Where the line with "assign fall = ~sh[SYNC_STAGES-1]" appears in the records below, start there and transcribe each line exactly through the last.

[Exercise data]

--- src/rtl/tmr_pkg.sv ---
package tmr_pkg;
    localparam int NUM_CH = 2;
    localparam int FLAG_W = NUM_CH + 1;
    localparam int ADDR_W = 3;

    typedef enum logic [1:0] {CS_NONE, CS_PRESC, CS_EXT_RISE, CS_EXT_FALL} clk_sel_e;
    typedef enum logic [1:0] {WM_NORMAL, WM_CTC, WM_FAST_PWM, WM_PHASE_PWM} wave_mode_e;
    typedef enum logic {ST_COUNT_UP, ST_COUNT_DOWN} dir_state_e;

    localparam logic [ADDR_W-1:0] A_COUNT   = 3'd0;
    localparam logic [ADDR_W-1:0] A_CMPA    = 3'd1;
    localparam logic [ADDR_W-1:0] A_TOP     = 3'd3;
    localparam logic [ADDR_W-1:0] A_CTRL    = 3'd4;
    localparam logic [ADDR_W-1:0] A_FLAGCLR = 3'd5;
    localparam logic [ADDR_W-1:0] A_MASK    = 3'd6;
endpackage

--- src/rtl/tmr_tick_sel.sv ---
module tmr_tick_sel
    import tmr_pkg::*;
#(
    parameter int SYNC_STAGES = 2
) (
    input  logic     clk,
    input  logic     rst_n,
    input  clk_sel_e sel,
    input  logic     presc_tick,
    input  logic     ext_pin,
    output logic     tick
);
    localparam int SH_W = SYNC_STAGES + 1;

    logic [SH_W-1:0] sh;
    logic            rise, fall;

    always_ff @(posedge clk or negedge rst_n) begin
        if (!rst_n) sh <= '0;
        else        sh <= {sh[SH_W-2:0], ext_pin};
    end

    assign rise = sh[SYNC_STAGES-1] & ~sh[SYNC_STAGES];
    assign fall = ~sh[SYNC_STAGES-1] & sh[SYNC_STAGES];

    always_comb begin
        unique case (sel)
            CS_NONE:     tick = 1'b0;
            CS_PRESC:    tick = presc_tick;
            CS_EXT_RISE: tick = rise;
            CS_EXT_FALL: tick = fall;
            default:     tick = 1'b0;
        endcase
    end
endmodule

[/Exercise data]

• **Your response**:
    assign fall = ~sh[SYNC_STAGES-1] & sh[SYNC_STAGES];

    always_comb begin
        unique case (sel)
            CS_NONE:     tick = 1'b0;
            CS_PRESC:    tick = presc_tick;
            CS_EXT_RISE: tick = rise;
            CS_EXT_FALL: tick = fall;
            default:     tick = 1'b0;
        endcase
    end
endmodule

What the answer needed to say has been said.